I don’t think it matters whether or not you have Extra Virgin, or just the normal stuff. It’s probably not a good idea to use Garlic-Infused olive oil, although it’ll ward off vampires – not to mention family, friends and colleagues – for months to come.

By the way, I feel that I must warn you all, as I am in no way medically trained, DON’T TRY THIS AT HOME! I have waited over 16 years to write that on my blog!

The plan to flood my mum’s ear with oil worked brilliantly, although did result in a disturbing discovery. The bug that had taken up residence in her ear, turned out to be none other than my old nemesis, the spider!

Anyone who is of the belief that people inherit phobias from their parents can now finally have their stupid theory crushed like a bug…

I hate spiders. You only have to read the hundreds of blog posts on the matter to know that.

My dad, on the other hand, is very indifferent towards them. He wouldn’t sit in an armchair by the fireplace, spider on his lap, gently stroking it as if you would a cat. Neither would he hunt down and murder one in cold blood, simply for running across his living room floor.
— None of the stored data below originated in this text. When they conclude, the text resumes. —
### src/rtl/freq_meter_gated.sv
// rtl/freq_meter_gated.sv - gated edge-count frequency meter, optional reciprocal span (FREQ_METER_RECIP_EN)
module freq_meter_gated #(
    parameter int CNT_W       = 32,
    parameter int GATE_W      = 32,
    parameter int SYNC_STAGES = 2
) (
    input  logic              sys_clk,
    input  logic              rst_n,
    input  logic              sig_in,
    input  logic [GATE_W-1:0] gate_len,
    input  logic              start,
    input  logic              cont_en,
    input  logic              clr,
    output logic              busy,
    output logic [CNT_W-1:0]  freq_cnt,
    output logic              freq_valid,
    output logic              overflow,
    output logic [GATE_W-1:0] edge_span
);

    typedef enum logic {S_IDLE, S_GATE} state_t;

    state_t                   state;
    state_t                   state_n;
    logic [SYNC_STAGES-1:0]   sync_q;
    logic                     hist;
    logic                     sig_edge;
    logic [GATE_W-1:0]        gate_cnt;
    logic [GATE_W-1:0]        len_eff;
    logic                     last_cyc;
    logic                     gate_start;
    logic [CNT_W-1:0]         edge_cnt;
    logic                     ovf_q;
    logic                     cnt_sat;
    logic [CNT_W-1:0]         sum_cnt;
    logic                     sum_ovf;
    logic [GATE_W-1:0]        span_final;

    always_ff @(posedge sys_clk or negedge rst_n) begin
        if (!rst_n) begin
            sync_q <= '0;
            hist   <= 1'b0;
        end else begin
            sync_q <= {sync_q[SYNC_STAGES-2:0], sig_in};
            hist   <= sync_q[SYNC_STAGES-1];
        end
    end

    assign sig_edge = sync_q[SYNC_STAGES-1] & ~hist;

    always_ff @(posedge sys_clk or negedge rst_n) begin
        if (!rst_n) begin
            state <= S_IDLE;
        end else begin
            state <= state_n;
        end
    end

    always_comb begin
        state_n = state;
        if (clr) begin
            state_n = S_IDLE;
        end else begin
            case (state)
                S_IDLE:  if (start || cont_en) state_n = S_GATE;
                S_GATE:  if (last_cyc && !cont_en) state_n = S_IDLE;
                default: state_n = S_IDLE;
            endcase
        end
    end

    always_comb begin
        busy = (state == S_GATE);
    end

    // Gate counter holds the cycles remaining including the current one.
    assign len_eff    = (gate_len < GATE_W'(2)) ? GATE_W'(2) : gate_len;
    assign last_cyc   = (state == S_GATE) && (gate_cnt == GATE_W'(1));
    assign gate_start = !clr && (((state == S_IDLE) && (start || cont_en)) ||
                                 (last_cyc && cont_en));

    always_ff @(posedge sys_clk or negedge rst_n) begin
        if (!rst_n) begin
            gate_cnt <= '0;
        end else if (clr) begin
            gate_cnt <= '0;
        end else if (gate_start) begin
            gate_cnt <= len_eff;
        end else if (state == S_GATE) begin
            gate_cnt <= gate_cnt - GATE_W'(1);
        end
    end

    // Final-cycle edge is folded in combinationally so the last cycle counts.
    assign cnt_sat = (edge_cnt == {CNT_W{1'b1}});
    assign sum_cnt = (sig_edge && !cnt_sat) ? edge_cnt + CNT_W'(1) : edge_cnt;
    assign sum_ovf = ovf_q | (sig_edge & cnt_sat);

    always_ff @(posedge sys_clk or negedge rst_n) begin
        if (!rst_n) begin
            edge_cnt <= '0;
            ovf_q    <= 1'b0;
        end else if (clr || (state != S_GATE) || last_cyc) begin
            edge_cnt <= '0;
            ovf_q    <= 1'b0;
        end else begin
            edge_cnt <= sum_cnt;
            ovf_q    <= sum_ovf;
        end
    end

`ifdef FREQ_METER_RECIP_EN
    logic              have_first;
    logic [GATE_W-1:0] span_run;
    logic [GATE_W-1:0] span_last;

    always_ff @(posedge sys_clk or negedge rst_n) begin
        if (!rst_n) begin
            have_first <= 1'b0;
            span_run   <= '0;
            span_last  <= '0;
        end else if (clr || (state != S_GATE) || last_cyc) begin
            have_first <= 1'b0;
            span_run   <= '0;
            span_last  <= '0;
        end else if (sig_edge && !have_first) begin
            have_first <= 1'b1;
            span_run   <= GATE_W'(1);
        end else if (have_first) begin
            span_run <= span_run + GATE_W'(1);
            if (sig_edge) span_last <= span_run;
        end
    end

    assign span_final = (sig_edge && have_first) ? span_run : span_last;
`else
    assign span_final = '0;
`endif

    always_ff @(posedge sys_clk or negedge rst_n) begin
        if (!rst_n) begin
            freq_valid <= 1'b0;
            freq_cnt   <= '0;
            overflow   <= 1'b0;
            edge_span  <= '0;
        end else begin
            freq_valid <= last_cyc && !clr;
            if (last_cyc && !clr) begin
                freq_cnt  <= sum_cnt;
                overflow  <= sum_ovf;
                edge_span <= span_final;
            end
        end
    end

endmodule

### config.mk
export PLATFORM = sky130hd
export DESIGN_NAME = freq_meter_gated
export DESIGN_NICKNAME = d
export VERILOG_FILES = /design/src/rtl/freq_meter_gated.sv
export SDC_FILE = /design/constraint.sdc
export NUM_CORES = 1
export LEC_CHECK = 0
export BUFFER_PORTS_ARGS = -buffer_cell sky130_fd_sc_hd__buf_2
export CORE_UTILIZATION = 47
export CTS_CLUSTER_DIAMETER = 150
export DETAILED_ROUTE_END_ITERATION = 10
export HOLD_SLACK_MARGIN = 0.08
export PLACE_DENSITY_LB_ADDON = 0.3
export SETUP_SLACK_MARGIN = 0.5
export SYNTH_ARGS = -nofsm -noshare
export SYNTH_HDL_FRONTEND = slang
export SYNTH_SLANG_ARGS = --single-unit
### constraint.sdc
create_clock -name sys_clk -period 4 [get_ports sys_clk]
set_input_delay 1.2 -clock sys_clk [delete_from_list [all_inputs] [get_ports sys_clk]]
set_output_delay 1.2 -clock sys_clk [all_outputs]
set_load 0.01 [all_outputs]
* Word-level counts from Yosys, hierarchy flattened
Index checks and enable logic that the tools add are counted.
** Operators by class
- Add/sub/neg operators :: 2
- Multipliers :: 0
- Div/mod/pow operators :: 0
- Magnitude comparators :: 1
- Equality and inequality tests :: 2
- Shift-type cells :: 0
- Multiplexer cells :: 11
- Bitwise operators :: 5
- Reductions and logical operators :: 15
** Operators by type and width (number)
- 2-to-1 mux 32 bit :: 6
- adder 32 x 1 -> 32 bit (second input constant) :: 1
- == test 32 x 1 -> 1 bit (second input constant) :: 1
- == test 32 bit (second input constant) :: 1
- < comparator 32 x 2 -> 1 bit (second input constant) :: 1
- subtractor 32 x 1 -> 32 bit (second input constant) :: 1
- logical AND 1 bit :: 7
- logical OR 1 bit :: 4
- 2-to-1 mux 1 bit :: 4
- logical NOT 1 bit :: 3
- nonzero test 3 bit :: 1
- AND 1 bit :: 2
- inverter 1 bit :: 2
- case mux 1 bit (2 select lines) :: 1
- OR 1 bit :: 1
** Storage, ports and cells
- Bits in registers :: 103
- Latch bits :: 0
- RAM bits :: 0
- ROM bits :: 0
- Bits of input ports :: 38
- Output and inout port bits :: 67
- Word-level logic and storage cells :: 45
- Memories kept :: 0

* Depth between registers and ports, before layout
Gate-level depths: netlist of run 1.
- Depth after elaboration :: 7
- Gate-level depth with buffers :: 10

* Least setup slack after synthesis of run 1
OpenSTA, ideal clock, no wires.
- Path type :: input-to-reg
- Start :: input port cont_en
- End :: register gate_cnt[12]
- Data arrival time :: 2.612 ns
- Required time :: 3.874 ns
- Path slack :: 1.262 ns
- Stages :: 6
- Path buffers :: 0
- Cell sequence :: inv_1 > nor4_1 > nor4b_2 > nor2_1 > a21o_1 > a221o_1
** On the way
- Longest elaborated chain between the ends :: 6
- Elaborated cells on any way between the ends :: 8
- Those cells by class :: 2 x mux; 6 x reduce/logical
** RTL lines
- from (decl) :: line 12 : input logic cont_en,
- logical OR 1 bit :: line 79 : assign gate_start = !clr && (((state == S_IDLE) && (start || cont_en)) ||
- logical AND 1 bit :: line 79
- logical OR 1 bit * :: line 79
- logical AND 1 bit * :: line 79
- 2-to-1 mux 32 bit :: line 87 : end else if (gate_start) begin
- 2-to-1 mux 32 bit :: line 85 : end else if (clr) begin
- to (signal assigned) :: line 88 : gate_cnt <= len_eff;
- to (signal assigned) :: line 90 : gate_cnt <= gate_cnt - GATE_W'(1);
- to (decl) :: line 28 : logic [GATE_W-1:0] gate_cnt;
Mark *: on every way between the ends. The rest lies on a longest branch, timed or not.
A chain may end at the register's enable or synchronous reset.

* Worst setup path in the final report of run 1
- Start :: register gate_cnt[20]
- End :: register gate_cnt[15]
** On the way
- Longest elaborated chain between the ends :: 7
- Elaborated cells on any way between the ends :: 8
- Those cells by class :: 1 x eq/ne; 2 x mux; 5 x reduce/logical
** RTL lines
- == test 32 x 1 -> 1 bit * :: line 78 : assign last_cyc = (state == S_GATE) && (gate_cnt == GATE_W'(1));
- logical AND 1 bit * :: line 78
- logical AND 1 bit * :: line 80 : (last_cyc && cont_en));
- logical OR 1 bit * :: line 79
- logical AND 1 bit * :: line 79
- 2-to-1 mux 32 bit :: line 87
- 2-to-1 mux 32 bit :: line 85
Marked as above.

==> impl_metrics.ini, run 1 <==
[detailed_routing]
wl_per_cell_um = 16.48
wl_met1_um = 6154
highest_layer = met4
wl_met3_um = 967
num_vias = 4784
drc = 0
wl_met2_um = 6228
firstDrtPassIters = 5
antenna_left = 0
drt_iter0_markers = 395
routed_wl_um = 13590
post_drt_via_cell_ratio = 5.799

[synth]
synth_edf_count = 0
synth-seq-cells = 103
synthArstFlopShare = 1.000
yosysTopAreaCell = dfrtp_1
synthTopCellsByArea = dfrtp_1 47%, nand2_1 5.5%, buf_4 4.6%, nor2_1 4.5%, o21ai_0 4.5%
avgSynthCellArea_sq_um = 9.004
netlist.area_leader.share = 0.4678
ys_seq_area_frac = 0.4678
yosysWarnings = 0
synth_cell_types = 52
synth_flop_cell = dfrtp_1
synthCells = 612
netlist_area_sq_um = 5510

[pwr]
p_comb_frac = 0.169
intPower_uw = 1776
ir_worst_vdd_mv = 0.3952
share_seq_of_total_power = 0.469
p_total_uw = 2524
p_sw_frac = 0.2964
p_sw_uw = 748.2
clock_power_share = 0.362
leakage_uw = 0.002706
power_density_nw_per_um2 = 407.5

[setup_path]
cp.arrival_ns = 3.22
worstPathCellList = nor4_2 -> nand4_1 -> or4b_4 -> o21ai_2 -> o21ai_0 -> a221o_1
worst-setup-path-type = register to register
rrSetupSlack_ns = 1.02
worstPathRequired_ns = 4.23
cp_slowest_cell = or4b_4
worst_setup_path_start_kind = register
crit_path_end_kind = register
r2r_start = gate_cnt[20]
r2r-end = gate_cnt[15]
max_stage_delay_ns = 0.66
crit_fanout = 15
rr_worst_depth = 6

[placement]
dp.cells = 809
detailed_place_hpwl_um = 9717
io_buffer_count = 72
gp_congestion = 0.9102

[global_route]
grtUsageTotal = 0.2343
antenna_found_initial = 0
grt_pass1_vias = 4289
grt_max_degree = 68
grt.overflow.total = 0
grt_first_pass_wirelength_um = 21530

[floorplan]
dieArea_sq_um = 12160
design.core.area_sq_um = 11420
die_h_um = 110.3
die_w_um = 110.3
ios = 105
initial_utilization = 0.4826
num_rows = 39

[flow_run]
drv_cap = 0

[timing]
hold_violations = 0
maxSlewHeadroom = 0.3311
worst_clock_skew_ns = 0.009835
worst_pin_slew_ns = 1.003
whs_ns = 0.3650
fin_crit_sh = 0.7456
finalCriticalPeriod_ns = 2.983
drv_slew = 0
setup_violations = 0
grt_setup_unrepaired = no
max_freq_mhz = 335.3
setup_tns_ns = 0

[layout]
drive_gt1_frac = 0.1716
area_growth_syn_to_layout_pct = 12.40
fill_cells = 1096
fin_nets = 718
diodes = 0
layout_common_cells = 103 x dfrtp_1, 81 x nand2_1, 71 x buf_2, 66 x nor2_1, 49 x o21ai_0
mostFrequentLayoutCell = dfrtp_1
fin_cells = 825

[clocking]
cts_tree = yes
clock_tree.root_cell = clkbuf_16
clk_latency_ns = 0.35
clkSinkCount = 103
post-cts-setup-buffers = 0
clk_pin_slew_ns = 0.07
cts.path.max_buffers = 2
ctsResizeCount = 0
cts-buffers-inserted = 9
htree_levels = 3
hold_buffers = 0

[min_path]
whs_path_depth = 0
hold_end = sync_q[1]
hold_class = register to register
worstHoldStart = sync_q[0]

[run_status]
outcome = completed
metal layers:
layer  track usage  vias to the layer above
met5             0                        -
met4       0.07613                        0
met3       0.05467                       19
met2        0.3625                      205
met1        0.3241                     2284
li1              -                     2276
power by group through the flow:
stage               registers, uW  clock network [uW]  logic [uW]
floorplan                    1210                   0         273
global placement             1200                   0         412
detailed placement           1200                   0         422
CTS                          1180                 933         423
global route                 1200                 974         475
finish                       1180                 913         426
worst max path at each step:
| stage | start | to | slack (ns) | cells past startpoint |
|---|---|---|---|---|
| 2_1_floorplan | cont_en | gate_cnt[12] | 1.26 | 6 |
| 3_3_place_gp | cont_en | gate_cnt[23] | 1.04 | 9 |
| 3_5_place_dp | cont_en | gate_cnt[17] | 1.04 | 6 |
| 4_1_cts | gate_cnt[20] | gate_cnt[15] | 1.05 | 6 |
| 5_1_grt | gate_cnt[6] | freq_cnt[18] | 0.86 | 6 |
| 6_report | gate_cnt[20] | gate_cnt[15] | 1.02 | 6 |
area by class of cell:
type / instances / area [sq um] / share of cell area
Multi-Input combinational cell: 473 / 2658 / 0.4291
Sequential cell: 103 / 2577 / 0.4162
Timing Repair Buffer: 83 / 445.4 / 0.07192
Clock buffer: 10 / 239.0 / 0.03859
Tap cell: 143 / 178.9 / 0.02889
Clock inverter: 6 / 68.82 / 0.01111
Inverter: 7 / 26.28 / 0.004242
flip-flops by register name, summed over array words and instances, names as in the netlist:
register and cells:
overflow 1, hist 1, ovf_q 1, freq_valid 1, busy 1, gate_cnt 32, freq_cnt 32, edge_cnt 32
sync_q 2
worst max-delay path: cells and delay by family, from the launching register on:
| family | cells | cell delay, ns |
|---|---|---|
| simple gates | 3 | 1.37 |
| compound gates | 3 | 1.06 |
| flops | 1 | 0.42 |
Yosys cell counts (all sizes together) (3+ instances only):
master	number
a21o	3
a21oi	7
a221o	6
and3	4
buf	44
clkbuf	16
dfrtp	103
ha	3
inv	7
mux2i	8
nand2	82
nand2b	6
nand3	34
nand4	19
nor2	66
nor3	33
nor4	21
o211ai	7
o21ai	52
o311ai	15
or2	4
or3	13
or4	10
xnor2	15
xor2	12
per-stage QoR:
step                      instance area, sq um  worst slack [ns]    util
final                                     6193             1.017  0.5424
after global routing                      6193            0.8624  0.5424
after CTS                                 6193             1.050  0.5424
after detailed placement                  5886             1.042  0.5155
after global placement                    5886             1.042  0.5155
after floorplan                           5627             1.262       -
kinds of logic (layout without fill, tap and decap cells):
family,count (synthesis),in the layout,synth area share
other,1,32,0.0006805
and+or+nand+nor,302,302,0.2761
AOI/OAI and AO/OA,101,101,0.1201
DFF,103,103,0.4678
adders and majority gates,3,3,0.006813
xor gates and xnor gates,27,27,0.04292
muxes,8,8,0.01453
buffers and inverters,67,106,0.07107
Power figures use the tool's default switching activity.
==> run 2, diff against run 1 <==
- clock period: 4 -> 2.92 ns (I/O delays scaled with it)
==> run 2 against run 1 <==
Against the previous run:
- die area unchanged
- routed wire length is 10% higher
- final cell count rose by 4.2%
- critical path depth up 1
- global-route usage down 0.11 points
- first-iteration DRC count grew 35%
- sequential share of layout area decreased by 3.2 points
- power grew 41%
- cell area grew 8.6%
- worst setup slack lost 0.50 ns
==> impl_metrics.ini, run 2 (same netlist as run 1, synthesis figures left out) <==
[run_status]
outcome = completed

[timing]
maxSlewHeadroom = 0.6316
finalCriticalPeriod_ns = 2.405
grt_setup_unrepaired = yes
worst_clock_skew_ns = 0.005971
whs_ns = 0.3734
setup_tns_ns = 0
setup_violations = 0
max_freq_mhz = 415.7
worst_pin_slew_ns = 0.5476
fin_crit_sh = 0.8237
hold_violations = 0
drv_slew = 0

[global_route]
antenna_found_initial = 0
grt_max_degree = 68
grtUsageTotal = 0.2333
grt.overflow.total = 0
grt_pass1_vias = 4441
grt_first_pass_wirelength_um = 21670

[clocking]
htree_levels = 3
clk_latency_ns = 0.35
hold_buffers = 0
clock_tree.root_cell = clkbuf_16
clk_pin_slew_ns = 0.07
cts_tree = yes
cts.path.max_buffers = 2
cts-buffers-inserted = 9
clkSinkCount = 103

[detailed_routing]
drc = 0
post_drt_via_cell_ratio = 5.945
num_vias = 5113
drt_iter0_markers = 534
routed_wl_um = 14960
wl_per_cell_um = 17.40
firstDrtPassIters = 5
antenna_left = 0

[layout]
fin_nets = 753
drive_gt1_frac = 0.2455
layout_common_cells = 98 x dfrtp_1, 76 x nand2_1, 71 x buf_2, 66 x nor2_1, 38 x o21ai_0
area_growth_syn_to_layout_pct = 22.09
mostFrequentLayoutCell = dfrtp_1
fin_cells = 860
diodes = 0
fill_cells = 969
reg_top3 = edge_cnt (32), freq_cnt (32), gate_cnt (32)

[setup_path]
worstPathRequired_ns = 3.15
worst_setup_path_start_kind = register
cp_slowest_cell = or4b_4
crit_path_end_kind = register
crit_fanout = 6
worst-setup-path-type = register to register
worstPathCellList = nor4_4 -> nand4_1 -> or4b_4 -> o21ai_4 -> buf_4 -> o21ai_0 -> a221o_1
max_stage_delay_ns = 0.63
cp.arrival_ns = 2.64

[placement]
io_buffer_count = 72
gp_congestion = 0.9261
detailed_place_hpwl_um = 9789
dp.cells = 821

[floorplan]
die_w_um = 110.3
ios = 105
die_h_um = 110.3
design.core.area_sq_um = 11420
dieArea_sq_um = 12160
num_rows = 39
initial_utilization = 0.4826

[pwr]
leakage_uw = 0.002962
ir_worst_vdd_mv = 0.4411
power_density_nw_per_um2 = 528.6

[min_path]
hold_class = register to register

[flow_run]
drv_cap = 0
## run 2: cell count changes in the layout (fill, tap and decap cells not counted), sizes merged
cell | before | now
clkbuf | 10 | 18
buf | 83 | 113
clkinvlp | 0 | 2
clkinv | 4 | 0
bufinv | 1 | 0
## run 2: what timing repair did
action                                  4_1_cts  5_1_grt
resized for setup                             7       44
pin swaps                                     1       11
cloned                                        0        7
setup buffers                                 4       12
endpoints found under the setup margin       47       76
## run 2: power breakdown
group | internal (uW) | switching, uW
clock | 652 | 539
combinational | 312 | 424
sequential | 1530 | 97.5
## run 2: stage by stage
step / cell area (sq um) / total power [uW] / util / setup WS, ns
after global placement: 6013 / 2250 / 0.5266 / 0.3779
after global routing: 6728 / 3724 / 0.5892 / 0.4253
after detailed placement: 6013 / 2265 / 0.5266 / 0.3349
after CTS: 6367 / 3475 / 0.5576 / 0.4736
after floorplan: 5627 / 2030 / - / 0.5063
final: 6728 / 3556 / 0.5892 / 0.5147
## run 2: critical path, delay by kind of cell, from the launching register on
kind	cells	cell delay, ns
buffers and inverters	1	0.17
flip-flops	1	0.44
AO/OA/AOI/OAI	3	0.57
AND/OR/NAND/NOR	3	1.11
## run 2: final timing paths
path / startpoint / to / slack (ns) / cells after the start
max reg2reg: gate_cnt[17] / gate_cnt[3] / 0.51 / 7
max: gate_cnt[17] / gate_cnt[3] / 0.51 / 7
max in group asynchronous: rst_n / gate_cnt[7] / 1.81 / 2
min: sync_q[0] / sync_q[1] / 0.37 / 0
min reg2reg: sync_q[0] / sync_q[1] / 0.37 / 0
min in group asynchronous: rst_n / edge_cnt[17] / 0.47 / 1
## run 2: layout make-up
type / count / area [sq um] / area share
multi-input combinational: 473 / 2796 / 0.4157
sequential: 103 / 2584 / 0.3840
timing repair buffer: 118 / 848.3 / 0.1261
clock buffer: 13 / 270.3 / 0.04017
tap: 143 / 178.9 / 0.02659
inverter: 7 / 26.28 / 0.003906
clock inverter: 3 / 23.77 / 0.003534
## run 2: routing by layer
metal  track usage  share of wire  up-vias
met5             0              0        -
li1              -              -     2344
met1        0.3180           0.43     2468
met4       0.09211          0.023        0
met2        0.3638           0.47      266
met3       0.04762          0.079       35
Luckily for mum – given her recent encounter – she is even more relaxed around these eight-legged beasts. While you or I* would place any found in our house back outside, my mum is happy to live alongside them, as if they were tenants.

* When I say “I”, I mean Claire. You wouldn’t find me going anywhere near a spider. If my wife was out of the house and I encountered one, I would flee.

In fact ‘tenants’ would not be an unfair description, considering the size of the monsters she resides alongside. She lives in a rather old building, with lots of nooks and crannies – a perfect lair for creatures fit for a Tolkien novel.

Throughout September, she will frequently send me photos of spiders the size of dining plates which she has discovered in her home, as if trying to reciprocate my kindness for all the cute pictures of Roman.

Most people her age who want an animal companion, will get themselves a cat or a rescue dog. Not my mother. Arachnids rule.


Is it fair to say that whole ear invasion was as a result of her hospitality towards anything with an exoskeleton? Possibly.

Was it fair to wind her up something rotten about her ordeal? Of course not. Although suggesting that eggs may have been laid within her ear canal, or webs spun to catch flies, was rather funny.